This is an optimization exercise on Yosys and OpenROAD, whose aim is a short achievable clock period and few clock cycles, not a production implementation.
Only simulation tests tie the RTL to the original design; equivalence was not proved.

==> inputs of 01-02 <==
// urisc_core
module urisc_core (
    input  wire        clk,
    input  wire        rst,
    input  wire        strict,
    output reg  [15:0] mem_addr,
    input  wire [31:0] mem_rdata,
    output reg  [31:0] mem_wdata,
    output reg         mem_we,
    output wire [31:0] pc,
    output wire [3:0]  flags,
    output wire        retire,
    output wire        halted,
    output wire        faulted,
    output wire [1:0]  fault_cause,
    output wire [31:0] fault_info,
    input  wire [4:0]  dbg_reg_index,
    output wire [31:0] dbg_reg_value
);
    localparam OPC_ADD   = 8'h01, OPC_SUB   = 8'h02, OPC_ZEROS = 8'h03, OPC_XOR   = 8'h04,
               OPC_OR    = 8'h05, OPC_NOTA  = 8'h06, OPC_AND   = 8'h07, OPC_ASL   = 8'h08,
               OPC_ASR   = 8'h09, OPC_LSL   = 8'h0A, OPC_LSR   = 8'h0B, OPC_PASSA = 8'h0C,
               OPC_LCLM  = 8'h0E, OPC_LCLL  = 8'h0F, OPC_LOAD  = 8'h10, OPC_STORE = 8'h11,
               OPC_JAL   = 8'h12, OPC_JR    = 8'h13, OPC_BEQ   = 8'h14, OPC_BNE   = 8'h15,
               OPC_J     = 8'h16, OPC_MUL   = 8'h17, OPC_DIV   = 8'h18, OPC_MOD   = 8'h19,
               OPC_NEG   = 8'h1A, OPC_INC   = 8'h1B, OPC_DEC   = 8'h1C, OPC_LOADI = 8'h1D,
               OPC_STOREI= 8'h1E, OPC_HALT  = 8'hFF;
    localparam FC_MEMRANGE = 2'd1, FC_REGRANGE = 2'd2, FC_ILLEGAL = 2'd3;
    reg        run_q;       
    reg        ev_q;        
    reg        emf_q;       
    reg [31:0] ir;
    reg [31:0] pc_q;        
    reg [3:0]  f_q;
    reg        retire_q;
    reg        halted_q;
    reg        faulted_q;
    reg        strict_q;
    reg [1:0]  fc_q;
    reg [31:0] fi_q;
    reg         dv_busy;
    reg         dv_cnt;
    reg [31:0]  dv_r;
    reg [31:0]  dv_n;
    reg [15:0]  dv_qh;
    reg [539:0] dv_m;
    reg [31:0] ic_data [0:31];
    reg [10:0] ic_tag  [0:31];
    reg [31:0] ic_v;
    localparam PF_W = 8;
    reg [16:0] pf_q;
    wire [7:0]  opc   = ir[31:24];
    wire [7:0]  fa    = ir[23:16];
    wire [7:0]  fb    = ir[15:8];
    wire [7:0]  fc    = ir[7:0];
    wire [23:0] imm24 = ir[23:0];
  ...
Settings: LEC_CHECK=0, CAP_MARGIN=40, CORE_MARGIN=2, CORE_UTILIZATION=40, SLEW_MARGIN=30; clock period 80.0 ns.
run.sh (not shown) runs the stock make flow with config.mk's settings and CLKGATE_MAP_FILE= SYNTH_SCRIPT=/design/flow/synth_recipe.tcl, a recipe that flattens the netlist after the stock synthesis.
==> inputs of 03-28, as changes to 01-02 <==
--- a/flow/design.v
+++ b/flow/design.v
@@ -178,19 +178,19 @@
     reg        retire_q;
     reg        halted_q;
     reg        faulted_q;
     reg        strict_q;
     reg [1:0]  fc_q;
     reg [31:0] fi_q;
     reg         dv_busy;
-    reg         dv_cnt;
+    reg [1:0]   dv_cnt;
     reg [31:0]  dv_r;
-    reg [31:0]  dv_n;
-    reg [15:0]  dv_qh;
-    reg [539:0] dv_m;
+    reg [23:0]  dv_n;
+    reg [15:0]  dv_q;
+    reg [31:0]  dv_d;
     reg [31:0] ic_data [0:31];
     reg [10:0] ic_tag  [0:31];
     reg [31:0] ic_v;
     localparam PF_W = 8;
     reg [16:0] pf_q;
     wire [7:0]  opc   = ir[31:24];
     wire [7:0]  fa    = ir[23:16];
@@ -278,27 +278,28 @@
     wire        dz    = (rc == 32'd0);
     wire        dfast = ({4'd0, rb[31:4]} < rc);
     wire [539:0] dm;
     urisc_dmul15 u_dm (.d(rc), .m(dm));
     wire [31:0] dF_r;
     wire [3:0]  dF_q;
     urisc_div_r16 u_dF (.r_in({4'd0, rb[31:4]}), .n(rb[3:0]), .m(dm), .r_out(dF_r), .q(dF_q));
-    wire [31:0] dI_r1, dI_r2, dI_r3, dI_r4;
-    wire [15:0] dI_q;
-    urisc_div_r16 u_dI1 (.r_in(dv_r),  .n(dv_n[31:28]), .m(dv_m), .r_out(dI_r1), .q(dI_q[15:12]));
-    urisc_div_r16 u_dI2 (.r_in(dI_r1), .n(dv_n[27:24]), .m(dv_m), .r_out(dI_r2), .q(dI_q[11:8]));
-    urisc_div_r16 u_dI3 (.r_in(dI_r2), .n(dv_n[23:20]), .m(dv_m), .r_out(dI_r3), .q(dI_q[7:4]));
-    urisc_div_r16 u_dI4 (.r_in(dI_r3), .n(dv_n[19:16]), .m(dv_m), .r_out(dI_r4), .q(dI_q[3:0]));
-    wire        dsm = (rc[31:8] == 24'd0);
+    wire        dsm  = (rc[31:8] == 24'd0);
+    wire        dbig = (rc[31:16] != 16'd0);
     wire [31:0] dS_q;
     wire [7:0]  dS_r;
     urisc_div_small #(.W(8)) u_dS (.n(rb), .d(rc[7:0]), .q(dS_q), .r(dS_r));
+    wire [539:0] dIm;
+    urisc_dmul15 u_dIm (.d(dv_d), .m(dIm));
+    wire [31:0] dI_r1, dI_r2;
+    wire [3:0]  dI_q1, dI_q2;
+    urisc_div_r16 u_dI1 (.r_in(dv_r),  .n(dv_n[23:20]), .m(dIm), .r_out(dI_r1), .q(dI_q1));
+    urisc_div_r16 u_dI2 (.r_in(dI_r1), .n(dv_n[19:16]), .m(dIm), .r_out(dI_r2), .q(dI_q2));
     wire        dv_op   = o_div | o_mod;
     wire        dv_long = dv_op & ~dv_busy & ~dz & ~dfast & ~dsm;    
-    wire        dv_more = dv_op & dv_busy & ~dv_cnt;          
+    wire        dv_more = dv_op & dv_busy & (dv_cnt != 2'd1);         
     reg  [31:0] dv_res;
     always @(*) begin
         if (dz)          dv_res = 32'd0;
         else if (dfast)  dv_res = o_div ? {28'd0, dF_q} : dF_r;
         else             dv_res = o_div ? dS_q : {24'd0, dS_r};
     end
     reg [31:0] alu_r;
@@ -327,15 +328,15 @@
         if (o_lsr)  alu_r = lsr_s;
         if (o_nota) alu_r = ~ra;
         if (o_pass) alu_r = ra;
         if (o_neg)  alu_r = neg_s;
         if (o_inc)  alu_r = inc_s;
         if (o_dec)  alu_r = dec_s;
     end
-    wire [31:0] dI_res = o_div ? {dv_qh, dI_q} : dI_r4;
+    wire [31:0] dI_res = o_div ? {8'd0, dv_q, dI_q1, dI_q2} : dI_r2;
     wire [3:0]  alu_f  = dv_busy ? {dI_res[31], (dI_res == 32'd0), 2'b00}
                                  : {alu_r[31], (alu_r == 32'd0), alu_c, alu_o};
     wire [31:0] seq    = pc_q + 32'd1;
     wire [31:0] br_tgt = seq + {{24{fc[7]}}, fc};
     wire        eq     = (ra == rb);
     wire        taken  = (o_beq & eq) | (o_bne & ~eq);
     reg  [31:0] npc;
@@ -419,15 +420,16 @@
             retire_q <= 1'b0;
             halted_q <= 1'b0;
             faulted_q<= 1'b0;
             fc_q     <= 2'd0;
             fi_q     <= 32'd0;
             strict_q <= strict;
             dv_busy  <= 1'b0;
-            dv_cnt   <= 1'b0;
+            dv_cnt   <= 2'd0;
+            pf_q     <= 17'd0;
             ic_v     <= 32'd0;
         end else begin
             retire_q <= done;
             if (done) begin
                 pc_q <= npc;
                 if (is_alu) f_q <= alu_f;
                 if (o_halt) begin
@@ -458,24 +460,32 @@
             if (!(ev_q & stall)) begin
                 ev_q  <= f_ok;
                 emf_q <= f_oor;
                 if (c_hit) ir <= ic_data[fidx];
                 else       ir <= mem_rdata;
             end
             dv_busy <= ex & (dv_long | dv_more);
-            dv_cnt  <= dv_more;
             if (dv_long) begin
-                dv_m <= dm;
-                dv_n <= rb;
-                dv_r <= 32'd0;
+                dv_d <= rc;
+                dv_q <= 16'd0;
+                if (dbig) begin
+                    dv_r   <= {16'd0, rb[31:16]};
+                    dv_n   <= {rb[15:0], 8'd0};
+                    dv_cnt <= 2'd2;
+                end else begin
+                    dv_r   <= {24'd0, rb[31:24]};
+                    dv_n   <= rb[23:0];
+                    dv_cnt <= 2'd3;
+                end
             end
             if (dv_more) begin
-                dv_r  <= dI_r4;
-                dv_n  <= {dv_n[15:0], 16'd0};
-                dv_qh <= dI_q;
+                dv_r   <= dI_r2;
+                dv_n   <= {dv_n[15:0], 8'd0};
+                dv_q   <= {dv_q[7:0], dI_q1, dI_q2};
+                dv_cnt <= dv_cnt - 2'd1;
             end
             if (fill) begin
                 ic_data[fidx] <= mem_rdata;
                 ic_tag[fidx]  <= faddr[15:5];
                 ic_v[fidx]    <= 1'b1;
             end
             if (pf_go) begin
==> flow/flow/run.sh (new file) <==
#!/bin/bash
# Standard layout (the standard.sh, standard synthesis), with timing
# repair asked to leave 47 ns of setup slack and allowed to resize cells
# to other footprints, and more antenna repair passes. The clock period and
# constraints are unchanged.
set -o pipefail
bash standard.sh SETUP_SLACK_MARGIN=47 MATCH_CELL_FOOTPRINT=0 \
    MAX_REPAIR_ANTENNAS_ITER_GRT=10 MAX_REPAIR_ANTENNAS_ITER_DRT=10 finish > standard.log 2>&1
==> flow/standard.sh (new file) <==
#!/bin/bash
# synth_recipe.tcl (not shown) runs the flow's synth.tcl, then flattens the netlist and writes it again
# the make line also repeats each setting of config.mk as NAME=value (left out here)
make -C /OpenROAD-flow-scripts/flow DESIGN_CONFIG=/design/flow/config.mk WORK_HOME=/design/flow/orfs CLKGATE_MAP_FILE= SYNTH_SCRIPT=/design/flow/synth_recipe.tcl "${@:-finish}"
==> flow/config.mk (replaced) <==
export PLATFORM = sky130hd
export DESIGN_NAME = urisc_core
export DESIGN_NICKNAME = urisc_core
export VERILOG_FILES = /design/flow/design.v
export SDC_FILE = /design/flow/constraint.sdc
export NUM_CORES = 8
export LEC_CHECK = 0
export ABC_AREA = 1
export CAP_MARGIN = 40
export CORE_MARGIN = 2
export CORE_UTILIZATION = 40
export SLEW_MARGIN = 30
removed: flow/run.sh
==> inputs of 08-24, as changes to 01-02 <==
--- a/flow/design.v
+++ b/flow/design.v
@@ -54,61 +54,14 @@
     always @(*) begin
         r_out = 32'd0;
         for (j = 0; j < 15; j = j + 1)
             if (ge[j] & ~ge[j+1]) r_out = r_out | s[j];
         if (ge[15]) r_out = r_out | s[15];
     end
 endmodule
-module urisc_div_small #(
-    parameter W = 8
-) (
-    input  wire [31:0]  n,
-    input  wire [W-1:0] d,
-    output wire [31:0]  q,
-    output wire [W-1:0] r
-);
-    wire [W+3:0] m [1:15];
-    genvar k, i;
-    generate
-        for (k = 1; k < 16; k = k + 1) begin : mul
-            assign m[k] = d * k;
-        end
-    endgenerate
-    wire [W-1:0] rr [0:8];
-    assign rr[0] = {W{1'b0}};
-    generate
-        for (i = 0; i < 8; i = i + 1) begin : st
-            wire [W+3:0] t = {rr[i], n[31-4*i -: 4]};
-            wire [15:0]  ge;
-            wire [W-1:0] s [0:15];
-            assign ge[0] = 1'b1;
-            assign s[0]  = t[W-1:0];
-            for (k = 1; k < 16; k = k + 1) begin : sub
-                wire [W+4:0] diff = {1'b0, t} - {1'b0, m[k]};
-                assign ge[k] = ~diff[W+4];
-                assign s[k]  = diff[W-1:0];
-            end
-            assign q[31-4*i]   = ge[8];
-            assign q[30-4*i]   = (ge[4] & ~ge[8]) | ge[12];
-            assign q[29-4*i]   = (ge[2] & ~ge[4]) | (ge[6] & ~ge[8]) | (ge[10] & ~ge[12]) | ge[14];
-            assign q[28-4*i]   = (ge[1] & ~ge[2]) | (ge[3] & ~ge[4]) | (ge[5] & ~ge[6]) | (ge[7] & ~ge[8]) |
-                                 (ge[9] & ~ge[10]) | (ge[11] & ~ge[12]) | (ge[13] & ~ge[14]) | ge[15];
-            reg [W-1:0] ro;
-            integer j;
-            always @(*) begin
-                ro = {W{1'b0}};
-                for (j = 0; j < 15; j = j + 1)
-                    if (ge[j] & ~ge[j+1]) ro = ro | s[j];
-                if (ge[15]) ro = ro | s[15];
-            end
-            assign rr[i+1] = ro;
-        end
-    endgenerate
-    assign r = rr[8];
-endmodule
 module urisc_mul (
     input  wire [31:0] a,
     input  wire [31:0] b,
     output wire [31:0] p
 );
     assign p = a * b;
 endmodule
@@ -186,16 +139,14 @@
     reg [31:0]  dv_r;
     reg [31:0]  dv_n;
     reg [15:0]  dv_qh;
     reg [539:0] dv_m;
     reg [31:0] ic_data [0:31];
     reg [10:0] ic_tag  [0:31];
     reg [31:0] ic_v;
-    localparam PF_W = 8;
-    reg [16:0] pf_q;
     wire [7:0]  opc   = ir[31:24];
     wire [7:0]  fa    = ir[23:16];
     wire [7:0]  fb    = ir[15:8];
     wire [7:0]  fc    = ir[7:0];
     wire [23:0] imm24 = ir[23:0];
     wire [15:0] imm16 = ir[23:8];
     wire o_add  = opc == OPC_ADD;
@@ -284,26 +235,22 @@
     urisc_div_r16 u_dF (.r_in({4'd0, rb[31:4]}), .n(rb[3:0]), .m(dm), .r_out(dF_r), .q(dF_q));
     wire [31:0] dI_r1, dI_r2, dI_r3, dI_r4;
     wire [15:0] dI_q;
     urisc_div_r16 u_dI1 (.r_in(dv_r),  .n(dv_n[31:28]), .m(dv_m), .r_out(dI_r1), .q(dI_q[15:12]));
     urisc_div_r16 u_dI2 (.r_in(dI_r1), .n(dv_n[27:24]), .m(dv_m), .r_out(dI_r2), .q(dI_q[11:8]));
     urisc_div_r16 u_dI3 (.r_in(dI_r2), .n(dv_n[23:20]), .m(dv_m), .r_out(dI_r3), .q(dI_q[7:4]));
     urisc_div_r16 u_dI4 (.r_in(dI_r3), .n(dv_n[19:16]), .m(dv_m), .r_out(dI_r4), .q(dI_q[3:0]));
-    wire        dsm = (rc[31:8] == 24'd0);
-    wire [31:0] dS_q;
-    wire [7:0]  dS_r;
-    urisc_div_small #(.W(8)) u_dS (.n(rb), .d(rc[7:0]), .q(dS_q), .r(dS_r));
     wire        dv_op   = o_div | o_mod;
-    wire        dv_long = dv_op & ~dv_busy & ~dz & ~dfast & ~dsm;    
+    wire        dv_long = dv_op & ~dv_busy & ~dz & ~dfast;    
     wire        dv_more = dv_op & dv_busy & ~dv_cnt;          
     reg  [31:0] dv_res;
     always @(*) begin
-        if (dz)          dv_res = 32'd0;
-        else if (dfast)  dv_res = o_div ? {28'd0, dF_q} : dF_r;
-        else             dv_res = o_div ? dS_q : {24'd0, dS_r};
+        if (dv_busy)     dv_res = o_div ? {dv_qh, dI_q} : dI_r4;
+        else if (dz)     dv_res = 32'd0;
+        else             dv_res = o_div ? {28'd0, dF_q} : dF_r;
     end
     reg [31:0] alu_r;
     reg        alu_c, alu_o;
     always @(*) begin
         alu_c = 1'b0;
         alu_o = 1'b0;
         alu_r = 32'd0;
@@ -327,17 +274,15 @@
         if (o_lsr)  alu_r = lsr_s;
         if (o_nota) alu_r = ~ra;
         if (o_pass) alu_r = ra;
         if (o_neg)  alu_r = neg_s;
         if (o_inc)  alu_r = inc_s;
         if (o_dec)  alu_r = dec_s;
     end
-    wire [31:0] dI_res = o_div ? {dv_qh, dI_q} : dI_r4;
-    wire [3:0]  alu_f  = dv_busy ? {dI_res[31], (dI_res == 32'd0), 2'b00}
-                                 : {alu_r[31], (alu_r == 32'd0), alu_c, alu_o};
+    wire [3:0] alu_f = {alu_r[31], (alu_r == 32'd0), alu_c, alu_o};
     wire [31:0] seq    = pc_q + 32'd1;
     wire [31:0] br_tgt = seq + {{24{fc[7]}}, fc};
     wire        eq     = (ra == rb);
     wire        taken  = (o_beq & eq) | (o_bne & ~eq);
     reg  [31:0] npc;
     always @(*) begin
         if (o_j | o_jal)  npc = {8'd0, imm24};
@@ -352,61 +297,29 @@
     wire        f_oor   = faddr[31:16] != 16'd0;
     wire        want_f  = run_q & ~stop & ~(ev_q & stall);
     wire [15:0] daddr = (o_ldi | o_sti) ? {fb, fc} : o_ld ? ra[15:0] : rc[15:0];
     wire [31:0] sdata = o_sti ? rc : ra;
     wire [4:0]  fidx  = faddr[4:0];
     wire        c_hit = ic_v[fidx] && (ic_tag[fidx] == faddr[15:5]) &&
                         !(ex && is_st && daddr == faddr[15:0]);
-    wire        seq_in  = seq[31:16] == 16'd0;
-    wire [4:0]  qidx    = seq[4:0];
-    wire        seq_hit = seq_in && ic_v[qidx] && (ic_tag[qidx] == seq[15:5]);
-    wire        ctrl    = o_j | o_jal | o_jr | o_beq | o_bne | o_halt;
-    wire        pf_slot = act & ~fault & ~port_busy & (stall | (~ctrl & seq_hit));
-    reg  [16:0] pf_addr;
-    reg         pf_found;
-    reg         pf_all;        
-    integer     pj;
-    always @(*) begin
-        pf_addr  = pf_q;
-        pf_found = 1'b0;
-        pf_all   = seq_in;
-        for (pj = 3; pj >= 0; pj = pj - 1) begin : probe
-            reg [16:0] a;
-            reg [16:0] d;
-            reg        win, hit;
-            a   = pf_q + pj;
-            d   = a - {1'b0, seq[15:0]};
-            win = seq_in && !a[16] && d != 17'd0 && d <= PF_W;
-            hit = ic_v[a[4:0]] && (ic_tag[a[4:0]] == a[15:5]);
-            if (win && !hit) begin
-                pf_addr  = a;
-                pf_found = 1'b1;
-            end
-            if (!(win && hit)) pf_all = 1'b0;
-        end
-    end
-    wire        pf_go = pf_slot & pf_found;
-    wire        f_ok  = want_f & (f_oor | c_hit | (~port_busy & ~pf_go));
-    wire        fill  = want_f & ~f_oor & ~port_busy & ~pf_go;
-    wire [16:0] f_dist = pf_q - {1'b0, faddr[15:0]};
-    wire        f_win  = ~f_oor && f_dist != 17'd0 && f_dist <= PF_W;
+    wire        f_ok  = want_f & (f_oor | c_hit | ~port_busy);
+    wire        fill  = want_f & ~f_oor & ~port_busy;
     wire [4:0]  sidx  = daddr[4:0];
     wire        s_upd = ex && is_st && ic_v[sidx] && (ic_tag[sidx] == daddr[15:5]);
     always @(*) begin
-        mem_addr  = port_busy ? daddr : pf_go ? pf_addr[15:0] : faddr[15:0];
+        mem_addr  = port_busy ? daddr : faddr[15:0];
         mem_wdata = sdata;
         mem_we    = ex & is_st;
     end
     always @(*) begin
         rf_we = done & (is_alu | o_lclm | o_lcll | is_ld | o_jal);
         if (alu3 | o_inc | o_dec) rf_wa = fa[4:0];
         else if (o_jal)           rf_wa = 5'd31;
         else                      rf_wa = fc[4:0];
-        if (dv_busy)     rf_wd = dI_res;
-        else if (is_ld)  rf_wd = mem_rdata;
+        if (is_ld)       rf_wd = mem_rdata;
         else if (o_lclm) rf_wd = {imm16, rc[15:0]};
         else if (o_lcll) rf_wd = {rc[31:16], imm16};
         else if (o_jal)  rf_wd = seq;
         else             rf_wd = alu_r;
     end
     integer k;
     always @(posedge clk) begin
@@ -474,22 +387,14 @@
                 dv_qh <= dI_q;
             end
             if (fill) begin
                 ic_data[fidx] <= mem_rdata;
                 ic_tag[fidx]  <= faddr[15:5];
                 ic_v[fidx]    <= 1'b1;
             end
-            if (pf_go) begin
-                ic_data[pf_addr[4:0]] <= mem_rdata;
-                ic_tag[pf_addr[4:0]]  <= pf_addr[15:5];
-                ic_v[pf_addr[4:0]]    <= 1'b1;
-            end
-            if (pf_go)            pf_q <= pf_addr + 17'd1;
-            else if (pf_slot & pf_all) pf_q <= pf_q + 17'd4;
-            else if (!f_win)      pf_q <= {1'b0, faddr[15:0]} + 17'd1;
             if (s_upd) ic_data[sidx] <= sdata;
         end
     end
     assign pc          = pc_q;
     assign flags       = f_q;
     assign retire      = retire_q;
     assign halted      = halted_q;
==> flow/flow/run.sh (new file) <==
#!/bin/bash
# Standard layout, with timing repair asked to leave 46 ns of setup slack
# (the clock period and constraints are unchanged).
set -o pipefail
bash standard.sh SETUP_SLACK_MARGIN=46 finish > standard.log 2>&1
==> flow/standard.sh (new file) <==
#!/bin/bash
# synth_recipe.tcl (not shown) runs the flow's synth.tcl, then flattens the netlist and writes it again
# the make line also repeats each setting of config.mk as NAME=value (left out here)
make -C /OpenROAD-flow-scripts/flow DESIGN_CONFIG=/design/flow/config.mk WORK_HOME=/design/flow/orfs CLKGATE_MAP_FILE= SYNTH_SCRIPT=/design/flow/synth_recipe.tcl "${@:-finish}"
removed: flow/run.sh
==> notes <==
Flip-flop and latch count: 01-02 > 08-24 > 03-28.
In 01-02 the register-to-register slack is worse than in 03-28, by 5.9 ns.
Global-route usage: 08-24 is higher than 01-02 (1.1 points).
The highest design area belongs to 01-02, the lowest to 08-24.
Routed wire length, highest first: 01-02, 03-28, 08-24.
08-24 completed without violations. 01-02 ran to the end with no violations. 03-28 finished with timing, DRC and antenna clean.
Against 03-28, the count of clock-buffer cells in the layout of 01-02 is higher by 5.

◆ ◆ ◆ ◆ ◆ ◆ ◆

Task details: Which lines in the data above contain "unchanged"? Show each one.

Solution to this problem:
# constraints are unchanged.
# (the clock period and constraints are unchanged).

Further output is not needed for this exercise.